The Riemann zeta function and tuning/Appendix

2. Z function and Riemann-Siegel theta function

Below proceeds a mathematically rigorous exposition of the Z function, cut from Gene Ward Smith's derivation for the sake of clarifying the actual steps taken.

In order to define the Z function, we need first to define the Riemann–Siegel theta function, and in order to do that, we first need to define the Log Gamma function. This is not defined as the natural log of the Gamma function since that has a more complicated branch cut structure; instead, the principal branch of the Log Gamma function is defined as having a branch cut along the negative real axis, and is given by the series

[math]\displaystyle{ \displaystyle\Upsilon(z) = -\gamma z - \ln z + \sum_{k=1}^\infty \left(\frac{z}{k} - \ln\left(1 + \frac{z}{k}\right)\right) }[/math]

where γ is the Euler–Mascheroni constant. We now may define the Riemann–Siegel theta function as

[math]\displaystyle{ \displaystyle\theta(z) = \frac{\Upsilon\left(\frac{1 + 2 i z}{4}\right) - \Upsilon\left(\frac{1 - 2 i z}{4}\right)}{2 i} - \frac{\ln(\pi)}{2} z }[/math]

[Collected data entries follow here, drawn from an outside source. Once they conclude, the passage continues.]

--- src/rtl/lfsr_seq_ctrl_if.sv ---
// Control/status bundle between the board/LFSR side (master) and the
// sequencing controller (slave).
interface lfsr_seq_ctrl_if #(
   parameter int unsigned PER_W = 5
);
   logic [3:0]       seed;
   logic             load;
   logic             start;
   logic             stop;
   logic             step;
   logic [3:0]       lfsr_q;
   logic             sel;
   logic             tick;
   logic             busy;
   logic [PER_W-1:0] period;
   logic             period_valid;
   logic             err_zero_seed;
   logic             err_lockup;

   modport master (
      output seed, load, start, stop, step, lfsr_q,
      input  sel, tick, busy, period, period_valid, err_zero_seed, err_lockup
   );

   modport slave (
      input  seed, load, start, stop, step, lfsr_q,
      output sel, tick, busy, period, period_valid, err_zero_seed, err_lockup
   );
endinterface

--- src/rtl/lfsr_seq_ctrl.sv ---
// Sequencing controller for a 4-bit seedable LFSR: slow-tick generation,
// seed load, run/stop/single-step, period measurement and lock-up detection.
module lfsr_seq_ctrl #(
   parameter int unsigned DIV   = 4,
   parameter int unsigned DIV_W = 8,
   parameter int unsigned PER_W = 5
) (
   input  logic           clk,
   input  logic           rst_n,
   lfsr_seq_ctrl_if.slave bus_io
);

   typedef enum logic [2:0] {StIdle, StLoad, StArmed, StRun, StHalt} state_e;

   localparam logic [DIV_W-1:0] DivLast = DIV_W'(DIV - 1);
   localparam logic [PER_W-1:0] CntMax  = '1;

   state_e           state_q;
   logic [3:0]       seed_q;
   logic [DIV_W-1:0] div_q;
   logic [DIV_W-1:0] div_d;
   logic [PER_W-1:0] cnt_q;
   logic [PER_W-1:0] cnt_d;
   logic [PER_W-1:0] cnt_base;
   logic [PER_W-1:0] period_q;
   logic             sel_q;
   logic             tick_q;
   logic             busy_q;
   logic             pv_q;
   logic             chk_q;
   logic             err_zero_q;
   logic             err_lock_q;

   logic load_ok;
   logic load_bad;
   logic chk_match;
   logic chk_zero;

   always_comb begin
      load_ok   = bus_io.load && (bus_io.seed != 4'h0);
      load_bad  = bus_io.load && (bus_io.seed == 4'h0);
      chk_match = chk_q && (bus_io.lfsr_q == seed_q);
      chk_zero  = chk_q && (bus_io.lfsr_q == 4'h0);
      div_d     = (div_q == DivLast) ? '0 : div_q + DIV_W'(1);
      // A match restarts the count; a tick landing on the same edge opens the new period.
      cnt_base  = chk_match ? '0 : cnt_q;
      cnt_d     = cnt_base;
      if (tick_q && !sel_q && (cnt_base != CntMax)) begin
         cnt_d = cnt_base + PER_W'(1);
      end
   end

   always_ff @(posedge clk or negedge rst_n) begin
      if (!rst_n) begin
         state_q    <= StIdle;
         seed_q     <= '0;
         div_q      <= '0;
         cnt_q      <= '0;
         period_q   <= '0;
         sel_q      <= 1'b0;
         tick_q     <= 1'b0;
         busy_q     <= 1'b0;
         pv_q       <= 1'b0;
         chk_q      <= 1'b0;
         err_zero_q <= 1'b0;
         err_lock_q <= 1'b0;
      end else begin
         sel_q  <= 1'b0;
         tick_q <= 1'b0;
         busy_q <= 1'b0;
         pv_q   <= 1'b0;
         chk_q  <= tick_q && !sel_q;
         if (load_bad) begin
            err_zero_q <= 1'b1;
         end
         if (load_ok) begin
            state_q    <= StLoad;
            seed_q     <= bus_io.seed;
            sel_q      <= 1'b1;
            tick_q     <= 1'b1;
            err_zero_q <= 1'b0;
            err_lock_q <= 1'b0;
            cnt_q      <= '0;
            div_q      <= '0;
            chk_q      <= 1'b0;
         end else begin
            unique case (state_q)
               StIdle: ;
               StLoad: state_q <= StArmed;
               StArmed: begin
                  cnt_q <= cnt_d;
                  if (chk_match) begin
                     period_q <= cnt_q;
                     pv_q     <= 1'b1;
                  end
                  if (chk_zero) begin
                     err_lock_q <= 1'b1;
                     state_q    <= StHalt;
                  end else if (bus_io.stop) begin
                     state_q <= StArmed;
                  end else if (bus_io.start) begin
                     state_q <= StRun;
                     div_q   <= '0;
                     busy_q  <= 1'b1;
                  end else if (bus_io.step) begin
                     tick_q <= 1'b1;
                  end
               end
               StRun: begin
                  cnt_q <= cnt_d;
                  if (chk_match) begin
                     period_q <= cnt_q;
                     pv_q     <= 1'b1;
                  end
                  if (chk_zero) begin
                     err_lock_q <= 1'b1;
                     state_q    <= StHalt;
                  end else if (bus_io.stop) begin
                     state_q <= StArmed;
                     div_q   <= '0;
                  end else begin
                     busy_q <= 1'b1;
                     div_q  <= div_d;
                     tick_q <= (div_d == DivLast);
                  end
               end
               StHalt: ;
               default: state_q <= StIdle;
            endcase
         end
      end
   end

   assign bus_io.sel           = sel_q;
   assign bus_io.tick          = tick_q;
   assign bus_io.busy          = busy_q;
   assign bus_io.period        = period_q;
   assign bus_io.period_valid  = pv_q;
   assign bus_io.err_zero_seed = err_zero_q;
   assign bus_io.err_lockup    = err_lock_q;

endmodule

--- src/flat_wrapper.sv ---
// flat-port wrapper written by rule: the top's interface ports become plain ports
module lfsr_seq_ctrl_flat 
#(
   parameter int unsigned DIV   = 4,
   parameter int unsigned DIV_W = 8,
   parameter int unsigned PER_W = 5
)
  (clk, rst_n, bus_io_seed, bus_io_load, bus_io_start, bus_io_stop, bus_io_step, bus_io_lfsr_q, bus_io_sel, bus_io_tick, bus_io_busy, bus_io_period, bus_io_period_valid, bus_io_err_zero_seed, bus_io_err_lockup);
  lfsr_seq_ctrl_if #(.PER_W(PER_W)) bus_io_i ();
  input  logic clk;
  input  logic rst_n;
  input wire logic [$bits(bus_io_i.seed)-1:0] bus_io_seed;
  input wire logic [$bits(bus_io_i.load)-1:0] bus_io_load;
  input wire logic [$bits(bus_io_i.start)-1:0] bus_io_start;
  input wire logic [$bits(bus_io_i.stop)-1:0] bus_io_stop;
  input wire logic [$bits(bus_io_i.step)-1:0] bus_io_step;
  input wire logic [$bits(bus_io_i.lfsr_q)-1:0] bus_io_lfsr_q;
  output wire logic [$bits(bus_io_i.sel)-1:0] bus_io_sel;
  output wire logic [$bits(bus_io_i.tick)-1:0] bus_io_tick;
  output wire logic [$bits(bus_io_i.busy)-1:0] bus_io_busy;
  output wire logic [$bits(bus_io_i.period)-1:0] bus_io_period;
  output wire logic [$bits(bus_io_i.period_valid)-1:0] bus_io_period_valid;
  output wire logic [$bits(bus_io_i.err_zero_seed)-1:0] bus_io_err_zero_seed;
  output wire logic [$bits(bus_io_i.err_lockup)-1:0] bus_io_err_lockup;
  assign bus_io_i.seed = bus_io_seed;
  assign bus_io_i.load = bus_io_load;
  assign bus_io_i.start = bus_io_start;
  assign bus_io_i.stop = bus_io_stop;
  assign bus_io_i.step = bus_io_step;
  assign bus_io_i.lfsr_q = bus_io_lfsr_q;
  assign bus_io_sel = bus_io_i.sel;
  assign bus_io_tick = bus_io_i.tick;
  assign bus_io_busy = bus_io_i.busy;
  assign bus_io_period = bus_io_i.period;
  assign bus_io_period_valid = bus_io_i.period_valid;
  assign bus_io_err_zero_seed = bus_io_i.err_zero_seed;
  assign bus_io_err_lockup = bus_io_i.err_lockup;
  lfsr_seq_ctrl #(.DIV(DIV), .DIV_W(DIV_W), .PER_W(PER_W)) u_core (.clk(clk), .rst_n(rst_n), .bus_io(bus_io_i));
endmodule
--- config.mk ---
export PLATFORM = sky130hd
export DESIGN_NAME = lfsr_seq_ctrl_flat
export DESIGN_NICKNAME = d
export VERILOG_FILES = /design/src/rtl/lfsr_seq_ctrl_if.sv /design/src/rtl/lfsr_seq_ctrl.sv /design/src/flat_wrapper.sv
export SDC_FILE = /design/constraint.sdc
export NUM_CORES = 1
export LEC_CHECK = 0
export ABC_AREA = 1
export ABC_CLOCK_PERIOD_IN_PS = 5800
export CAP_MARGIN = 20
export CORE_MARGIN = 3
export CORE_UTILIZATION = 50
export CTS_CLUSTER_SIZE = 12
export DETAILED_ROUTE_END_ITERATION = 16
export HOLD_SLACK_MARGIN = 0.1
export PLACE_DENSITY = 0.7
export SLEW_MARGIN = 20
export SYNTH_ARGS = -nofsm -noshare
export SYNTH_HDL_FRONTEND = slang
export SYNTH_SLANG_ARGS = --single-unit
--- constraint.sdc ---
create_clock -name clk -period 5.8 [get_ports clk]
set_clock_uncertainty 0.15 [all_clocks]
set_input_delay 0.58 -clock clk [delete_from_list [all_inputs] [get_ports clk]]
set_output_delay 0.58 -clock clk [all_outputs]
set_load 0.01 [all_outputs]
# Word-level counts from Yosys, hierarchy flattened
# Cells that the tools add are included.
dict set report totals {
  register_bits 32
  latchBits 0
  ramBits 0
  rom_bits 0
  input_bits 14
  output_inout_bits 11
  mem_count 0
}
dict set report classes {
  addsub 2
  mul 0
  div 0
  n_lt_le_gt_ge 0
  n_eq_ne 15
  n_shift 0
  muxes 44
  bitwise_logic 1
  n_reduce_logical 21
}
# cell n
set op_table {}
lappend op_table {{8-bit two-way mux} 7}
lappend op_table {{1-bit two-way mux} 23}
lappend op_table {{5-bit two-way mux} 4}
lappend op_table {{3-bit two-way mux} 6}
lappend op_table {{8-bit by 2-bit equality test with 1-bit output (second input constant)} 2}
lappend op_table {{8-bit one-hot mux with 2 select lines} 1}
lappend op_table {{3-bit by 2-bit inequality test with 1-bit output (second input constant)} 4}
lappend op_table {{3-bit one-hot mux with 4 select lines} 1}
lappend op_table {{8-bit by 1-bit adder with 8-bit output (second input constant)} 1}
lappend op_table {{4-bit zero test} 2}
lappend op_table {{3-bit by 2-bit equality test with 1-bit output (second input constant)} 2}
lappend op_table {{1-bit logical AND} 6}
lappend op_table {{3-bit AND reduction} 2}
lappend op_table {{2-bit nonzero test} 3}
lappend op_table {{5-bit by 1-bit adder with 5-bit output (second input constant)} 1}
lappend op_table {{5-bit by 3-bit inequality test with 1-bit output (second input constant)} 1}
lappend op_table {{5-bit inequality test (second input constant)} 1}
lappend op_table {{5-bit AND reduction} 1}
lappend op_table {{4-bit equality test} 1}
lappend op_table {{4-bit by 2-bit inequality test with 1-bit output (second input constant)} 1}
lappend op_table {{1-bit one-hot mux with 2 select lines} 2}
lappend op_table {{4-bit nonzero test} 1}
lappend op_table {{2-bit OR reduction} 2}
lappend op_table {{3-bit by 1-bit equality test with 1-bit output (second input constant)} 1}
lappend op_table {{other kinds (7)} 7}

# Longest topological paths before layout
# Gate-level depths: netlist of the first run.
dict set report depth {
  word_depth 8
  mapped_depth 19
}

# Worst setup path after synthesis of the first run
# Ideal clock, no wire load.
dict set report synth_path {
  path_type {input port to flip-flop}
  startpoint {input port bus_io_lfsr_q[0]}
  endpoint {register u_core.cnt_q[3]}
  setup_time_ps 117
  arrival_time_ps 2350
  t_required_ps 5533
  slack_ps 3184
  cell_stages 19
  path_buffers 0
  path_cell_list {inv_1 > nand2_1 > nand2_1 > nor2_1 > nand3_4 > nand2_1 > inv_1 > ha_1 > nand2_1 > nor2_1 > ha_1 > nor3_1 > inv_1 > nor2_1 > nand2_1 > nand2_1 > nand2_1 > nand2_1 > nand2_1}
}
dict set report synth_between {
  elab_chain_len 8
  elab_cells_between_ends 9
}
# item line
set synth_rtl {}
lappend synth_rtl {{from (decl)} flat_wrapper.sv:17} ;# input wire logic [$bits(bus_io_i.lfsr_q)-1:0] bus_io_lfsr_q;
lappend synth_rtl {{4-bit equality test *} lfsr_seq_ctrl.sv:42} ;# chk_match = chk_q && (bus_io.lfsr_q == seed_q);
lappend synth_rtl {{1-bit logical AND *} lfsr_seq_ctrl.sv:42}
lappend synth_rtl {{5-bit two-way mux *} lfsr_seq_ctrl.sv:46} ;# cnt_base = chk_match ? '0 : cnt_q;
lappend synth_rtl {{parallel branches: the longest is 2 deep, another holds 5-bit by 1-bit adder with 5-bit output} n/a}
lappend synth_rtl {{5-bit two-way mux *} lfsr_seq_ctrl.sv:48} ;# if (tick_q && !sel_q && (cnt_base != CntMax)) begin
lappend synth_rtl {{5-bit two-way mux *} lfsr_seq_ctrl.sv:87} ;# unique case (state_q)
lappend synth_rtl {{5-bit two-way mux *} lfsr_seq_ctrl.sv:76} ;# if (load_ok) begin
lappend synth_rtl {{to (signal assigned)} lfsr_seq_ctrl.sv:91} ;# cnt_q <= cnt_d;
lappend synth_rtl {{to (signal assigned)} lfsr_seq_ctrl.sv:110} ;# cnt_q <= cnt_d;
lappend synth_rtl {{to (decl)} lfsr_seq_ctrl.sv:22} ;# logic [PER_W-1:0] cnt_q;
# Mark *: on every way between the ends. The select of a mux whose other input is x is not followed.
# A chain may end at the register's enable or synchronous reset.

# Final worst setup path of the first run
# Ends and elaborated chain as after synthesis.

==> impl_metrics.tcl, run 1 <==
set metrics [dict create \
    total_area_of_multi_input_combinational_cells_um2 746 \
    post_synth_net_total 223 \
    cp_num_buf_inv 4 \
    power-per-cell-area_mw_per_mm2 222 \
    synth.yosys.warnings 0 \
    grt_pass1_vias 1509 \
    wire_length_of_the_first_global_routing_pass_mm 6.38 \
    h_tree_depth 2 \
    cp.required_ns 5.88 \
    max_freq_mhz 322 \
    layout.area.seq_um2 801 \
    layout_worst_path_cycle_share_pct 53.5 \
    postCtsSetupBuffers 0 \
    detail-route-antenna-nets 0 \
    vdd_drop_max_mv 0.162 \
    core_area_mm2 0.00315 \
    crit_path_end_kind "register" \
    critical_path_cell_list "clkdlybuf4s50_1 -> inv_1 -> nand2_1 -> nand2_1 -> nor2_1 -> nand3_4 -> nand2_1 -> inv_1 -> ha_1 -> nand2_1 -> nor2_1 -> ha_1 -> nor3_1 -> inv_1 -> nor2_1 -> nand2_1 -> nand2_1 -> nand2_1 -> nand2_1 -> nand2_1" \
    synth-seq-cells 32 \
    cts_inserted_buffers 5 \
    detailed_place_hpwl_mm 2.65 \
    final_period_minus_worst_setup_slack_ns 3.10 \
    run_status "finished clean" \
    instance_count_of_the_mapped_netlist 205 \
    critPathLaunchType "input pin" \
    ctsRootBufferMaster "clkbuf_4" \
    gpl.final_weighted_congestion 0.909 \
    crit_path_top_delay_cell "clkdlybuf4s50_1" \
    final_core_utilization_pct 65.1 \
    synth.lib_cells_used.distinct 30 \
    unrepaired_setup_endpoints_after_global_routing "false" \
    clock_tree.buffer_depth 2 \
    number_of_antenna_violations_at_the_first_check_in_global_routing 0 \
    path_delay_family "simple AND/OR/NAND/NOR gates" \
    finalWirelength_mm 3.51 \
    maxCapViolations 0 \
    die_span_in_x_um 64.2 \
    synth.avg_cell_area_um2 8.27 \
    gr-usage-met3_pct 4.22 \
    synth-seq-area-share_pct 47.2 \
    cts.clk_slew.worst_paths_ns 0.09 \
    grt-busiest-layer "met2" \
    critical_path_peak_fanout 7 \
    filler_cell_count 281 \
    io_buffers 24 \
    overflow 0 \
    number_of_endpoints_with_negative_hold_slack_in_the_final_report 0 \
    grt_start_max_net_pins 33 \
    report.final.slew_viol_count 0 \
    drc 0 \
    wire_per_inst_um 12.5 \
    nNetsFinal 254 \
    die_area_mm2 0.00413 \
    worst_slew_pin_slew_ns 0.406 \
    p_leak_nw 0.994 \
    timing.critical_path.slowest_cell_delay_ns 0.50 \
    initial_core_util_pct 53.8 \
    drt_first_pass_iters 4 \
    viasPerCell 5.06 \
    worstHoldPathType "register to register" \
    worst-endpoint-arrival_ns 3.18 \
    critical_path_class "input pin to register" \
    post_route_cells_drive_above_1_share_pct 11.0 \
    hold_bufs_at_cts 0 \
    dr_total_vias 1421 \
    global_route.usage.met1_pct 24.8 \
    post_cts.resized_instances 0 \
    timing.hold.ws_ns 0.296 \
    setup_viol 0 \
    latest_clock_arrival_within_the_worst_skew_pair_ns 0.33 \
    num_io_pins 25 \
    num_antenna_cells 0 \
    use_met2_pct 32.3 \
    rows 20 \
    timing.max_slew.rel_slack_pct 73.0 \
    layout.cells.most_common_list "41 x nand2_1, 35 x inv_1, 32 x dfrtp_1, 24 x clkdlybuf4s50_1, 21 x nor2_1" \
    chipHeight_um 64.2 \
    setup_tns_ns 0 \
    tritoncts "built" \
    area_growth_from_synthesis_to_layout_pct 21.1 \
    synth.cell_area_mm2 0.00170 \
    most_frequent_standard_cell_in_the_layout_excluding_fill_and_tap_cells "nand2_1" \
    cpMostUsedCell "nand2_1" \
    initialDrtViolationCount 63 \
    clkSinkCount 32 \
    grtUsageTotal_pct 20.1 \
]
==> power breakdown <==
part	switching [mW]	total, mW	internal [mW]	leakage (nW)
Sequential	0.00883	0.245	0.236	0.426
Clock	0.0732	0.133	0.0598	0.0326
Combinational	0.0441	0.0785	0.0344	0.536
Total	0.126	0.456	0.330	0.994
==> logic make-up (layout without fill, tap and decap cells) <==
group / after synthesis / after routing / share of synthesized area, %
AOI/OAI and AO/OA: 34 / 34 / 11.7
xor gates and xnor gates: 4 / 4 / 2.51
adders and majority gates: 4 / 4 / 2.95
buffers and inverters: 39 / 71 / 8.78
DFF: 32 / 32 / 47.2
and+or+nand+nor: 92 / 92 / 26.9
==> synthesized netlist by cell type (all sizes together) <==
library cell	number	area, µm²
nor3	5	36.3
nor2	25	123
xnor2	1	8.76
nand3	10	62.6
nand2	45	184
inv	38	145
or2	1	6.26
o21ai	18	93.8
o22ai	8	56.3
a2111oi	1	8.76
xor2	3	33.8
clkbuf	1	3.75
a21oi	7	38.8
dfrtp	32	801
nand4	6	43.8
ha	4	50.1
==> state kept, by name, indices dropped and copies added (netlist names), 3 cells and up <==
name                  cells
u_core.seed_q             4
u_core.div_q              8
u_core.state_q            3
u_core.bus_io.period      5
u_core.cnt_q              5
==> layer usage <==
metal,vias up,wire (µm),part of all wire (%)
met1,648,1570,45
li1,722,-,-
met3,13,175,5.0
met5,-,0,0
met2,38,1630,47
met4,0,126,3.6
==> path summary, 6_finish.rpt <==
check | endpoint | slack [ns] | cells past startpoint | start
max | u_core.cnt_q[3] | 2.70 | 20 | bus_io_lfsr_q[0]
max reg2reg | u_core.cnt_q[3] | 3.07 | 18 | u_core.seed_q[0]
min reg2reg | u_core.state_q[1] | 0.30 | 1 | u_core.state_q[2]
min in group asynchronous | u_core.div_q[4] | 0.50 | 2 | rst_n
min | u_core.state_q[1] | 0.30 | 1 | u_core.state_q[2]
max in group asynchronous | u_core.bus_io.period[3] | 4.71 | 2 | rst_n
==> area by class of cell <==
class / count / share of cell area, %
Tap cell: 44 / 2.68
Multi-Input combinational cell: 134 / 36.3
Clock buffer: 8 / 2.86
Inverter: 38 / 7.07
Timing Repair Buffer: 25 / 12.1
Sequential cell: 32 / 39.0
==> through the flow <==
stage	cell area, µm²	total power, mW	std cells	setup slack, ns
2_1_floorplan	1700	0.289	205	3.18
3_3_place_gp	1990	0.325	273	2.57
6_report	2050	0.456	281	2.70
5_1_grt	2050	0.484	281	2.44
4_1_cts	2050	0.462	281	2.71
3_5_place_dp	1990	0.329	273	2.37
Power figures use the tool's default switching activity.
==> run 2: changes to the inputs <==
Settings changed: ABC_CLOCK_PERIOD_IN_PS 5800 to 3200.
Clock period 5.8 ns to 3.2 ns, I/O delays scaled along.
==> run 2 against run 1 <==
- power rose by 81%
- critical path depth unchanged
- highest routed layer unchanged
- sequential share of layout area stayed put
- non-clock buffer count unchanged
- global-route usage is 0.19 points higher
- clock-buffer cell count unchanged
- die area did not move
- register-to-register slack got worse by 2.6 ns
- routed wire length down 2.1%
- combinational power grew 81%
- core utilization did not move
==> impl_metrics.tcl, run 2 (synthesized netlist as in run 1, its figures left out) <==
set metrics [dict create \
    timing.max_slew.rel_slack_pct 72.9 \
    crit_path_top_delay_cell "clkdlybuf4s50_1" \
    postCtsSetupBuffers 0 \
    power-per-cell-area_mw_per_mm2 403 \
    detailed_place_hpwl_mm 2.63 \
    timing.critical_path.slowest_cell_delay_ns 0.51 \
    number_of_endpoints_with_negative_hold_slack_in_the_final_report 0 \
    post_cts.resized_instances 0 \
    vdd_drop_max_mv 0.297 \
    cpMostUsedCell "nand2_1" \
    area_growth_from_synthesis_to_layout_pct 21.1 \
    critical_path_cell_list "clkdlybuf4s50_1 -> inv_1 -> nand2_1 -> nand2_1 -> nor2_1 -> nand3_4 -> nand2_1 -> inv_1 -> ha_1 -> nand2_1 -> nor2_1 -> ha_1 -> nor3_1 -> inv_1 -> nor2_1 -> nand2_1 -> nand2_1 -> nand2_1 -> nand2_1 -> nand2_1" \
    largest_register_ff_count 8 \
    setup_tns_ns 0 \
    cp_num_buf_inv 4 \
    setup_viol 0 \
    layout_worst_path_cycle_share_pct 89.2 \
    rows 20 \
    final_core_utilization_pct 65.1 \
    critical_path_peak_fanout 7 \
    viasPerCell 5.11 \
    die_span_in_x_um 64.2 \
    grtUsageTotal_pct 20.3 \
    worstHoldPathType "input pin to asynchronous set/reset pin" \
    grt_start_max_net_pins 33 \
    worst_slew_pin_slew_ns 0.407 \
    overflow 0 \
    grt_pass1_vias 1486 \
    clkSinkCount 32 \
    tritoncts "built" \
    total_power_mw 0.828 \
    finish.cell_count_without_fillers 281 \
    cts.clk_slew.worst_paths_ns 0.10 \
    hold_bufs_at_cts 0 \
    final_period_minus_worst_setup_slack_ns 2.86 \
    most_frequent_standard_cell_in_the_layout_excluding_fill_and_tap_cells "nand2_1" \
    drt_first_pass_iters 4 \
    unrepaired_setup_endpoints_after_global_routing "false" \
    timing.hold.ws_ns 0.236 \
    max_freq_mhz 350 \
    p_leak_nw 0.994 \
    crit_path_end_kind "register" \
    finalWirelength_mm 3.43 \
    dr_total_vias 1436 \
    number_of_placed_cells_counting_well_taps 273 \
    worst-endpoint-arrival_ns 2.93 \
    detail-route-antenna-nets 0 \
    critical_path_class "input pin to register" \
    registers.top_by_ff_count "u_core.div_q" \
    post_route_cells_drive_above_1_share_pct 11.0 \
    number_of_antenna_violations_at_the_first_check_in_global_routing 0 \
    layout.cells.most_common_list "41 x nand2_1, 35 x inv_1, 32 x dfrtp_1, 24 x clkdlybuf4s50_1, 21 x nor2_1" \
    latest_clock_arrival_within_the_worst_skew_pair_ns 0.33 \
    cp.required_ns 3.27 \
    drc 0 \
    nNetsFinal 254 \
    h_tree_depth 2 \
    path_delay_family "simple AND/OR/NAND/NOR gates" \
    gpl.final_weighted_congestion 0.909 \
    wire_length_of_the_first_global_routing_pass_mm 6.42 \
    num_io_pins 25 \
    initial_core_util_pct 53.8 \
    report.final.slew_viol_count 0 \
    die_area_mm2 0.00413 \
    ctsRootBufferMaster "clkbuf_4" \
    maxCapViolations 0 \
    core_area_mm2 0.00315 \
    num_antenna_cells 0 \
    chipHeight_um 64.2 \
    wire_per_inst_um 12.2 \
    clock_tree.buffer_depth 2 \
    critPathLaunchType "input pin" \
    io_buffers 24 \
    cts_inserted_buffers 5 \
    run_status "finished clean" \
    initialDrtViolationCount 81 \
]
run 2: cell counts in the layout (fill, tap and decap cells not counted):
Identical to the previous run, type by type.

Another approach is to substitute z = ⁠1 + 2it/4⁠ into the series for Log Gamma and take the imaginary part, this yields

[math]\displaystyle{ \displaystyle \theta(t) = -\frac{\gamma + \log \pi}{2}t - \arctan 2t + \sum_{n=1}^\infty \left(\frac{t}{2n} - \arctan\left(\frac{2t}{4n+1}\right)\right) }[/math]

Since the arctangent function is holomorphic in the strip with imaginary part between −1 and 1, it follows from the above formula, or arguing from the previous one, that θ is holomorphic in the strip with imaginary part between −1⁄2 and 1⁄2. It may be described for real arguments as an odd real analytic function of x, increasing when |x| > 6.29. Plots of it may be studied by use of the Wolfram online function plotter.